Thanks to Eugene Volokh for his invitation to guest blog on alcohol control policy.

There's been little public debate or legislative action in this area for many years, despite the fact that alcohol abuse remains our most important drug problem. But that's about to change. The governors of New York and California, among others, have called for an increase in alcohol excise taxes as part of their budget-balancing plans. The Amethyst Initiative to generate debate on the national minimum drinking age has been gathering steam. And the three-tier regulatory system for alcohol distribution is under attack in the courts.

I have selfish reasons to welcome this renewal of interest, since I've been doing research on alcohol control off and on for 30 years and just published a book on the subject (Paying the Tab, Princeton University Press). But surely any sensible account of the public interest when it comes to drug policy would put alcohol control high on the list of issues worthy of our attention.

Over the next few days I'll attempt to make the case for raising alcohol excise tax rates. And just to prove that I'm not really a "neo-prohibitionist" (as the industry spokesmen like to label me) I'll point out the reasons why I think the case for lowering the minimum drinking age is pretty strong.

Needless to say alcohol control and taxation have played a prominent role in US history. A distilled spirits tax was the first domestic revenue measure — enacted by Congress in 1791, it led to the Whiskey Insurrection and the subsequent assertion of federal authority by President Washington and Secretary of the Treasury Alexander Hamilton.

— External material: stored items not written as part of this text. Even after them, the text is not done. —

$ cat src/arkanoid_spin_pkg.sv
//======================================
// Spinner side of the input path
// Position, step and AB phase types plus the phase sequence
//======================================
`default_nettype none

package arkanoid_spin_pkg;

	typedef logic signed [11:0] position_t;	// Undrained paddle units
	typedef logic signed [11:0] step_t;		// Signed step per poll
	typedef logic [1:0] phase_t;				// Bit 1 is A, bit 0 is B

	localparam phase_t PHASE_IDLE = 2'b11;	// Rest phase out of reset

	// Step from the key poller, one-cycle strobe
	typedef struct packed {
		logic  strobe;
		step_t amount;
	} step_msg_t;

	// Drain request toward the quadrature side
	typedef struct packed {
		logic pending;	// Units left to drain
		logic dir;		// 1 when position is positive
	} move_req_t;

	//======================================
	// One AB step in either direction
	//======================================
	// Positive runs 11 01 00 10, negative the reverse
	function automatic phase_t phase_step(phase_t ph, logic dir);
		phase_t nxt;
		case ({dir, ph})
			3'b1_11: nxt = 2'b01;
			3'b1_01: nxt = 2'b00;
			3'b1_00: nxt = 2'b10;
			3'b1_10: nxt = 2'b11;
			3'b0_11: nxt = 2'b10;
			3'b0_10: nxt = 2'b00;
			3'b0_00: nxt = 2'b01;
			default: nxt = 2'b11;	// 0_01 back to rest
		endcase
		return nxt;
	endfunction

endpackage

`default_nettype wire

$ cat src/arkanoid_key_pkg.sv
//======================================
// Keyboard side of the cabinet input path
// Scan codes, PS/2 event word and button groups
//======================================
`default_nettype none

package arkanoid_key_pkg;

	typedef logic [7:0] key_code_t;	// PS/2 set-2 make code

	// Event word from the keyboard host
	typedef struct packed {
		logic      toggle;		// Flips once per new event
		logic      pressed;		// 1 on make, 0 on break
		logic      extended;	// E0-prefixed code
		key_code_t code;
	} key_event_t;

	//======================================
	// Scan-code map
	//======================================
	localparam key_code_t KEY_START1  = 8'h16;	// 1
	localparam key_code_t KEY_START2  = 8'h1E;	// 2
	localparam key_code_t KEY_COIN1   = 8'h2E;	// 5
	localparam key_code_t KEY_COIN2   = 8'h36;	// 6
	localparam key_code_t KEY_SERVICE = 8'h46;	// 9
	localparam key_code_t KEY_FAST    = 8'h11;	// Alt
	localparam key_code_t KEY_LEFT    = 8'h6B;	// Cursor left
	localparam key_code_t KEY_RIGHT   = 8'h74;	// Cursor right
	localparam key_code_t KEY_FIRE    = 8'h29;	// Space

	// Cabinet buttons, all active high
	typedef struct packed {
		logic fire;
		logic start1;
		logic start2;
		logic coin1;
		logic coin2;
		logic service;
	} cab_buttons_t;

	// Keys that drive the paddle
	typedef struct packed {
		logic left;
		logic right;
		logic fast;		// Larger step per poll
	} paddle_keys_t;

endpackage

`default_nettype wire
$ cat src/arkanoid_input_top.sv
//======================================
// Player input chain, keyboard and encoder to cabinet
// Timing parameters set here and passed down
//======================================
`timescale 1ns/1ns
`default_nettype none

module arkanoid_input_top #(
	parameter int POLL_CYCLES  = 96000,	// About 8 ms at 12 MHz
	parameter int DRAIN_CYCLES = 3000,	// About 4 kHz drain tick
	parameter int STEP_SLOW    = 4,
	parameter int STEP_FAST    = 9
) (
	input  wire                            CLK_12M,
	input  wire                            rst_n,
	input  arkanoid_key_pkg::key_event_t   ps2_key,
	input  wire                            enc_a,
	input  wire                            enc_b,
	output arkanoid_spin_pkg::phase_t      spinner,
	output arkanoid_key_pkg::cab_buttons_t buttons
);

	arkanoid_key_pkg::paddle_keys_t paddle_keys;
	arkanoid_spin_pkg::step_msg_t   step;		// Poller to accumulator and arbiter
	arkanoid_spin_pkg::move_req_t   move;
	arkanoid_spin_pkg::phase_t      emu_phase;
	logic                           take;

	ps2_key_decoder u_key_dec (
		.CLK_12M     (CLK_12M),
		.rst_n       (rst_n),
		.ps2_key     (ps2_key),
		.buttons     (buttons),
		.paddle_keys (paddle_keys)
	);

	paddle_step_gen #(
		.POLL_CYCLES (POLL_CYCLES),
		.STEP_SLOW   (STEP_SLOW),
		.STEP_FAST   (STEP_FAST)
	) u_step_gen (
		.CLK_12M     (CLK_12M),
		.rst_n       (rst_n),
		.paddle_keys (paddle_keys),
		.step        (step)
	);

	spin_accumulator u_accum (
		.CLK_12M (CLK_12M),
		.rst_n   (rst_n),
		.step    (step),
		.take    (take),
		.move    (move)
	);

	quadrature_stepper #(
		.DRAIN_CYCLES (DRAIN_CYCLES)
	) u_quad (
		.CLK_12M   (CLK_12M),
		.rst_n     (rst_n),
		.move      (move),
		.take      (take),
		.emu_phase (emu_phase)
	);

	encoder_arbiter u_enc_arb (
		.CLK_12M   (CLK_12M),
		.rst_n     (rst_n),
		.enc_a     (enc_a),
		.enc_b     (enc_b),
		.step      (step),
		.emu_phase (emu_phase),
		.spinner   (spinner)
	);

endmodule

`default_nettype wire

$ cat src/encoder_arbiter.sv
//======================================
// Physical AB encoder at half resolution
// Picks it or the emulated spinner by last activity
//======================================
`timescale 1ns/1ns
`default_nettype none

module encoder_arbiter (
	input  wire                          CLK_12M,
	input  wire                          rst_n,
	input  wire                          enc_a,
	input  wire                          enc_b,
	input  arkanoid_spin_pkg::step_msg_t step,
	input  arkanoid_spin_pkg::phase_t    emu_phase,
	output arkanoid_spin_pkg::phase_t    spinner
);

	logic [1:0]                a_sync;	// Bit 1 is the settled stage
	logic [1:0]                b_sync;
	logic                      a_prev;
	logic                      b_prev;
	logic                      a_edge;
	logic                      pin_change;
	logic                      ab_dir;
	logic                      use_io;	// Physical encoder owns the output
	arkanoid_spin_pkg::phase_t raw_phase;

	//======================================
	// Pin synchronizers and edge history
	//======================================
	always_ff @(posedge CLK_12M) begin
		if (!rst_n) begin
			a_sync <= 2'b11;		// Pins idle high
			b_sync <= 2'b11;
			a_prev <= 1'b1;
			b_prev <= 1'b1;
		end else begin
			a_sync <= {a_sync[0], enc_a};
			b_sync <= {b_sync[0], enc_b};
			a_prev <= a_sync[1];
			b_prev <= b_sync[1];
		end
	end

	assign a_edge     = a_sync[1] ^ a_prev;
	assign pin_change = a_edge | (b_sync[1] ^ b_prev);
	assign ab_dir     = a_sync[1] ^ b_sync[1];	// 1 is positive

	// Only A edges step, halving the counts
	always_ff @(posedge CLK_12M) begin
		if (!rst_n) begin
			raw_phase <= arkanoid_spin_pkg::PHASE_IDLE;
		end else if (a_edge) begin
			raw_phase <= arkanoid_spin_pkg::phase_step(raw_phase, ab_dir);
		end
	end

	//======================================
	// Source ownership
	//======================================
	always_ff @(posedge CLK_12M) begin
		if (!rst_n) begin
			use_io <= 1'b0;
		end else begin
			if (step.strobe) use_io <= 1'b0;	// Key activity takes over
			if (pin_change) use_io <= 1'b1;		// Pin activity wins a tie
		end
	end

	assign spinner = use_io ? raw_phase : emu_phase;

endmodule

`default_nettype wire

$ cat src/quadrature_stepper.sv
//======================================
// Drains the position as an AB quadrature sequence
// One phase step per divider tick while units remain
//======================================
`timescale 1ns/1ns
`default_nettype none

module quadrature_stepper #(
	parameter int DRAIN_CYCLES = 3000	// Clocks per drain tick
) (
	input  wire                          CLK_12M,
	input  wire                          rst_n,
	input  arkanoid_spin_pkg::move_req_t move,
	output logic                         take,
	output arkanoid_spin_pkg::phase_t    emu_phase
);

	localparam int DIV_W = $clog2(DRAIN_CYCLES + 1);
	localparam logic [DIV_W-1:0] DIV_LAST = DIV_W'(DRAIN_CYCLES - 1);

	logic [DIV_W-1:0] tick_div;
	logic             tick_wrap;

	assign tick_wrap = tick_div == DIV_LAST;

	// Consume a unit on each tick with work pending
	assign take = tick_wrap & move.pending;

	//======================================
	// Free-running tick divider
	//======================================
	always_ff @(posedge CLK_12M) begin
		if (!rst_n) begin
			tick_div <= '0;
		end else if (tick_wrap) begin
			tick_div <= '0;
		end else begin
			tick_div <= tick_div + 1'b1;
		end
	end

	// Phase register is the state, no separate encoding
	always_ff @(posedge CLK_12M) begin
		if (!rst_n) begin
			emu_phase <= arkanoid_spin_pkg::PHASE_IDLE;
		end else if (take) begin
			emu_phase <= arkanoid_spin_pkg::phase_step(emu_phase, move.dir);
		end
	end

endmodule

`default_nettype wire

$ cat src/spin_accumulator.sv
//======================================
// Signed paddle position between poller and drain
//======================================
`timescale 1ns/1ns
`default_nettype none

module spin_accumulator (
	input  wire                          CLK_12M,
	input  wire                          rst_n,
	input  arkanoid_spin_pkg::step_msg_t step,
	input  wire                          take,
	output arkanoid_spin_pkg::move_req_t move
);

	arkanoid_spin_pkg::position_t pos;		// Units still to drain
	arkanoid_spin_pkg::position_t add_amt;
	arkanoid_spin_pkg::position_t take_amt;
	logic                         near_wrap;

	// Top two bits apart means close to the signed limit
	assign near_wrap = pos[11] ^ pos[10];

	//======================================
	// Next-state terms
	//======================================
	always_comb begin
		add_amt  = '0;
		take_amt = '0;
		if (step.strobe && !near_wrap) begin
			add_amt = arkanoid_spin_pkg::position_t'(step.amount);
		end
		if (take) begin
			// One unit toward zero
			take_amt = pos[11] ? arkanoid_spin_pkg::position_t'(1)
			                   : arkanoid_spin_pkg::position_t'(-1);
		end
	end

	// Step and take may land together
	always_ff @(posedge CLK_12M) begin
		if (!rst_n) begin
			pos <= '0;
		end else begin
			pos <= pos + add_amt + take_amt;
		end
	end

	assign move.pending = pos != '0;	// Drain until empty
	assign move.dir     = ~pos[11];		// Positive sign

endmodule

`default_nettype wire

$ cat src/paddle_step_gen.sv
//======================================
// Held left/right keys to periodic signed steps
// Mimics a mouse poll, one step per period
//======================================
`timescale 1ns/1ns
`default_nettype none

module paddle_step_gen #(
	parameter int POLL_CYCLES = 96000,	// Clocks per poll
	parameter int STEP_SLOW   = 4,
	parameter int STEP_FAST   = 9
) (
	input  wire                            CLK_12M,
	input  wire                            rst_n,
	input  arkanoid_key_pkg::paddle_keys_t paddle_keys,
	output arkanoid_spin_pkg::step_msg_t   step
);

	localparam int CNT_W = $clog2(POLL_CYCLES + 1);
	localparam logic [CNT_W-1:0] POLL_LAST = CNT_W'(POLL_CYCLES - 1);

	// Step sizes in the step width
	localparam arkanoid_spin_pkg::step_t AMT_SLOW = arkanoid_spin_pkg::step_t'(STEP_SLOW);
	localparam arkanoid_spin_pkg::step_t AMT_FAST = arkanoid_spin_pkg::step_t'(STEP_FAST);

	logic [CNT_W-1:0]         poll_cnt;
	logic                     dir_held;
	arkanoid_spin_pkg::step_t mag;		// Unsigned size of the step

	assign dir_held = paddle_keys.left | paddle_keys.right;
	assign mag      = paddle_keys.fast ? AMT_FAST : AMT_SLOW;

	//======================================
	// Poll counter and strobe
	//======================================
	always_ff @(posedge CLK_12M) begin
		if (!rst_n) begin
			poll_cnt    <= '0;
			step.strobe <= 1'b0;
		end else begin
			step.strobe <= 1'b0;				// Single-cycle pulse
			if (dir_held) begin
				if (poll_cnt == POLL_LAST) begin
					poll_cnt    <= '0;			// Next period starts here
					step.strobe <= 1'b1;
				end else begin
					poll_cnt <= poll_cnt + 1'b1;
				end
			end else begin
				poll_cnt <= '0;					// Released, restart timing
			end
		end
	end

	// Amount tracks the keys each cycle, valid with the strobe
	always_ff @(posedge CLK_12M) begin
		step.amount <= paddle_keys.right ? mag : -mag;	// Right wins over left
	end

endmodule

`default_nettype wire

$ cat src/ps2_key_decoder.sv
//======================================
// PS/2 key events to held cabinet and paddle keys
//======================================
`timescale 1ns/1ns
`default_nettype none

module ps2_key_decoder (
	input  wire                            CLK_12M,
	input  wire                            rst_n,
	input  arkanoid_key_pkg::key_event_t   ps2_key,
	output arkanoid_key_pkg::cab_buttons_t buttons,
	output arkanoid_key_pkg::paddle_keys_t paddle_keys
);

	logic toggle_d;		// Last seen toggle bit
	logic new_event;

	assign new_event = ps2_key.toggle != toggle_d;

	// Edge detect on the toggle bit, tracks the input through reset too
	always_ff @(posedge CLK_12M) begin
		toggle_d <= ps2_key.toggle;	// No stale event out of reset
	end

	//======================================
	// Key state, one register per mapped key
	//======================================
	always_ff @(posedge CLK_12M) begin
		if (!rst_n) begin
			buttons     <= '0;
			paddle_keys <= '0;
		end else if (new_event) begin
			case (ps2_key.code)
				arkanoid_key_pkg::KEY_START1:  buttons.start1    <= ps2_key.pressed;
				arkanoid_key_pkg::KEY_START2:  buttons.start2    <= ps2_key.pressed;
				arkanoid_key_pkg::KEY_COIN1:   buttons.coin1     <= ps2_key.pressed;
				arkanoid_key_pkg::KEY_COIN2:   buttons.coin2     <= ps2_key.pressed;
				arkanoid_key_pkg::KEY_SERVICE: buttons.service   <= ps2_key.pressed;
				arkanoid_key_pkg::KEY_FIRE:    buttons.fire      <= ps2_key.pressed;
				arkanoid_key_pkg::KEY_FAST:    paddle_keys.fast  <= ps2_key.pressed;
				arkanoid_key_pkg::KEY_LEFT:    paddle_keys.left  <= ps2_key.pressed;
				arkanoid_key_pkg::KEY_RIGHT:   paddle_keys.right <= ps2_key.pressed;
				default: ;	// Unmapped, state kept
			endcase
		end
	end

endmodule

`default_nettype wire

$ cat config.mk
export PLATFORM = sky130hd
export DESIGN_NAME = arkanoid_input_top
export DESIGN_NICKNAME = d
export VERILOG_FILES = /design/src/arkanoid_spin_pkg.sv /design/src/arkanoid_key_pkg.sv /design/src/arkanoid_input_top.sv /design/src/encoder_arbiter.sv /design/src/quadrature_stepper.sv /design/src/spin_accumulator.sv /design/src/paddle_step_gen.sv /design/src/ps2_key_decoder.sv
export SDC_FILE = /design/constraint.sdc
export NUM_CORES = 1
export LEC_CHECK = 0
export ABC_AREA = 1
export BUFFER_PORTS_ARGS = -buffer_cell sky130_fd_sc_hd__buf_4
export CAP_MARGIN = 20
export CORE_ASPECT_RATIO = 0.75
export CORE_MARGIN = 2
export CORE_UTILIZATION = 25
export CTS_CLUSTER_SIZE = 24
export DETAILED_ROUTE_END_ITERATION = 8
export PLACE_DENSITY = 0.45
export SYNTH_ARGS = -nofsm -noshare
export SYNTH_HDL_FRONTEND = slang
export SYNTH_SLANG_ARGS = --single-unit
$ cat constraint.sdc
create_clock -name CLK_12M -period 3.1 [get_ports CLK_12M]
set_clock_uncertainty 0.05 [all_clocks]
set_input_delay 0.31 -clock CLK_12M [delete_from_list [all_inputs] [get_ports CLK_12M]]
set_output_delay 0.31 -clock CLK_12M [all_outputs]
set_load 0.05 [all_outputs]
# --- Word-level counts from Yosys, hierarchy flattened ---
# Index checks and enable logic that the tools add are counted.
word_totals:
  latch_bits: 0
  input_bits: 15
  output_inout_bits: 8
  ff_bits: 75
  n_memories: 0
  rom_bits: 0
  mem_bits_rw: 0
  wordCells: 94
op_classes:
  shifts: 0
  bitwise: 10
  eq_ne: 22
  n_lt_le_gt_ge: 0
  mul: 0
  muxes: 11
  n_reduce_logical: 24
  div_mod_pow: 0
  n_addsub: 5
ops:
  columns: ["op", "count"]
  rows:
  - ["$mux W12", 4]
  - ["$add A12 B12 Y12", 2]
  - ["$eq A8 B5 Y1 const B", 3]
  - ["$eq A8 B6 Y1 const B", 3]
  - ["$eq A8 B7 Y1 const B", 3]
  - ["$reduce_and A2 Y1", 10]
  - ["$eq A3 B3 Y1 const B", 6]
  - ["$add A17 B1 Y17 const B", 1]
  - ["$eq A17 B17 Y1 const B", 1]
  - ["$reduce_or A2 Y1", 7]
  - ["$add A12 B1 Y12 const B", 1]
  - ["$eq A12 B12 Y1 const B", 1]
  - ["$eq A3 B2 Y1 const B", 4]
  - ["$neg A12 Y12", 1]
  - ["$pmux W2 S3", 2]
  - ["$reduce_bool A12 Y1", 1]
  - ["$logic_not A3 Y1", 2]
  - ["$mux W4", 1]
  - ["$xor A1 B1 Y1", 4]
  - ["$mux W1", 3]
  - ["$not A1 Y1", 3]
  - ["$reduce_or A3 Y1", 1]
  - ["$mux W2", 1]
  - ["$or A1 B1 Y1", 2]
  - ["5 further kinds", 5]

# --- Logic depth before layout (Yosys ltp) ---
# Gate-level depths: netlist of the first run.
depth:
  depth_word: 6
  depth_mapped: 18
  depth_no_buf: 18

# --- Hierarchy ---
# From an unflattened synthesis of the first run, not the netlist that was laid out.
unflattened:
  hier_cells: 619
  hier_area_um2: 4231.6
modules_own_cells:
  columns: ["module", "area_per_inst_um2", "n_inst", "cells_per_inst", "seq_area_each_um2"]
  rows:
  - ["spin_accumulator", 1257.5, 1, 190, 240.2]
  - ["paddle_step_gen", 1146.1, 1, 154, 460.4]
  - ["quadrature_stepper", 739.5, 1, 97, 280.3]
  - ["ps2_key_decoder", 710.7, 1, 123, 200.2]
  - ["encoder_arbiter", 377.9, 1, 55, 180.2]

# --- Least setup slack after synthesis of the first run ---
# Ideal clock, no wire load.
synth_timing:
  kind: "register to register"
  start: "register u_quad.tick_div[0]"
  end: "register u_accum.pos[9]"
  synth_period_minus_slack_ns: 3.241
  n_path_buf: 0
  required_ns: 2.935
  setup_slack_ns: -0.141
  path_stages_with_launch: 17
  setup_ns: 0.115
  t_arrival_ns: 3.076
  path_cell_list: "dfxtp_1 > ha_1 > nand2_1 > inv_1 > nand4_1 > a21oi_1 > nand2_1 > fa_1 > inv_1 > ha_1 > fa_1 > nand2_1 > nand3_1 > nand3_1 > nand3_1 > nand2_1 > nor2_1"
synth_between:
  elab_chain_len: 4
synth_lines:
  columns: ["item", "line", "text"]
  rows:
  - ["from (decl)", "quadrature_stepper.sv:21", "logic [DIV_W-1:0] tick_div;"]
  - ["from (signal assigned)", "quadrature_stepper.sv:38", "tick_div <= tick_div + 1'b1;"]
  - ["$eq A12 B12 Y1", "quadrature_stepper.sv:24", "assign tick_wrap = tick_div == DIV_LAST;"]
  - ["$and A1 B1 Y1", "quadrature_stepper.sv:27", "assign take = tick_wrap & move.pending;"]
  - ["$mux W12", "spin_accumulator.sv:32", "if (take) begin"]
  - ["$add A12 B12 Y12", "spin_accumulator.sv:44", "pos <= pos + add_amt + take_amt;"]
  - ["to (signal assigned)", "spin_accumulator.sv:44", null]
  - ["to (decl)", "spin_accumulator.sv:15", "arkanoid_spin_pkg::position_t pos;"]
# No other way between the ends.
# A chain may end at the register's enable or synchronous reset.

# --- Worst setup path after layout of the first run ---
layout_timing:
  start: "register u_quad.tick_div[1]"
  end: "register u_accum.pos[9]"
# The elaborated chain is that of the path after synthesis.

==> results of run 1 <==
-- registers in the layout, indices dropped and copies added (netlist names) --
register / count
u_enc_arb.a_prev: 1
u_enc_arb.use_io: 1
u_quad.tick_div: 12
u_key_dec.toggle_d: 1
u_key_dec.paddle_keys: 3
u_quad.emu_phase: 2
u_step_gen.step: 6
u_key_dec.buttons: 6
u_accum.pos: 12
u_enc_arb.b_prev: 1
u_step_gen.poll_cnt: 17
u_enc_arb.a_sync: 2
u_enc_arb.raw_phase: 2
u_enc_arb.b_sync: 2
-- worst register-to-register path, stage by stage (launching register included) --
cell and delay [ns]:
dfxtp_1 0.33, ha_1 0.16, nand2_1 0.07, inv_1 0.08, nand4_1 0.17, a21oi_2 0.19
nand2_2 0.11, fa_1 0.51, inv_1 0.04, ha_1 0.21, fa_2 0.39, nand2_1 0.14
nand3_2 0.10, nand3_2 0.09, nand3_1 0.08, nand2_1 0.07, nor2_1 0.04
-- report_power, final --
part | internal, mW | switching [mW]
sequential | 0.885 | 0.00691
clock | 0.562 | 0.408
combinational | 0.0294 | 0.0432
-- area by class of cell --
cell class,count,area (um2),area share
Clock inverter,6,38.8,0.00802
Inverter,103,388,0.0802
Sequential cell,68,1360,0.282
Clock buffer,10,239,0.0494
Timing Repair Buffer,39,297,0.0614
Multi-Input combinational cell,375,2250,0.466
Tap cell,205,256,0.0531
-- how the worst max path moves through the flow --
stage                            start         endpoint  slack [ns]  cells after the start
floorplan           u_quad.tick_div[0]   u_accum.pos[9]        0.02                     16
global placement    u_quad.tick_div[0]   u_accum.pos[9]       -0.02                     16
detailed placement  u_quad.tick_div[0]  u_accum.pos[10]      -0.008                     17
CTS                 u_quad.tick_div[0]   u_accum.pos[9]        0.02                     16
global route        u_quad.tick_div[0]   u_accum.pos[7]       0.003                     16
finish              u_quad.tick_div[1]   u_accum.pos[9]        0.17                     16
-- Yosys cell counts --
cell type / number
nand2_1: 131
inv_1: 102
dfxtp_1: 68
nor2_1: 68
nand3_1: 34
a21oi_1: 25
ha_1: 15
fa_1: 12
nand4_1: 12
nor2_2: 12
nor3_1: 9
o21ai_0: 9
xor2_1: 9
xnor2_1: 8
or2_2: 7
clkbuf_1: 4
nor3_2: 4
nand2_2: 3
or2_0: 3
mux2_2: 2
nand3b_1: 2
nor3b_1: 2
o2111ai_1: 2
a31oi_1: 1
and2_1: 1
buf_12: 1
buf_2: 1
clkinv_2: 1
nand2_4: 1
nand3_2: 1
nand4_2: 1
nor2_4: 1
-- timing repair --
| item | in CTS | in global routing |
|---|---|---|
| resized for setup | 2 | 28 |
| endpoints found under the setup margin | 3 | 8 |
| buffers inserted | 0 | 1 |
| pin swaps | 0 | 4 |
| hold endpoints to repair | 0 | 0 |
-- metrics by stage --
step / setup WS (ns) / utilization / cells / area (um2)
global route: 0.00325 / 0.317 / 806 / 4830
finish: 0.170 / 0.317 / 806 / 4830
detailed placement: -0.00813 / 0.289 / 789 / 4400
CTS: 0.0227 / 0.308 / 805 / 4690
global placement: -0.0234 / 0.289 / 789 / 4400
floorplan: 0.0188 / - / 552 / 3900
-- metal layers --
layer | up-vias | share of wire | wire (um)
li1 | 1791 | - | -
met1 | 1501 | 0.56 | 4780
met2 | 34 | 0.40 | 3450
met3 | 8 | 0.025 | 218
met4 | 0 | 0.016 | 138
met5 | - | 0 | 0
-- logic make-up (layout without fill, tap and decap cells) --
kind of cell / Yosys count / count (layout) / synth area share
buffers and inverters: 109 / 158 / 0.110
flip-flops: 68 / 68 / 0.349
XOR/XNOR: 17 / 17 / 0.0382
adder cells (fa/ha/maj): 27 / 27 / 0.110
AND/OR/NAND/NOR: 292 / 292 / 0.337
multiplexers: 2 / 2 / 0.00578
AO/OA/AOI/OAI: 37 / 37 / 0.0498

Between the Civil War and World War I, federal alcohol excise tax collections accounted for the bulk of internal revenues (as much as 80% in some years). This source became less important with the adoption of the 16th Amendment in 1913, which legalized the federal income tax. From a public-finance perspective, the 16th Amendment cleared the way for the 18th Amendment's prohibition on the "manufacture, sale, or transportation of intoxicating liquors."

After disillusion with that Noble Experiment arose (it didn't take long), one of the leading proponents for repeal, Pierre S. DuPont (retired chairman of General Motors), recruited his fellow millionaires to the cause by reminding them that a legal alcohol industry would generate tax revenues, thereby displacing the need for the despised income taxes.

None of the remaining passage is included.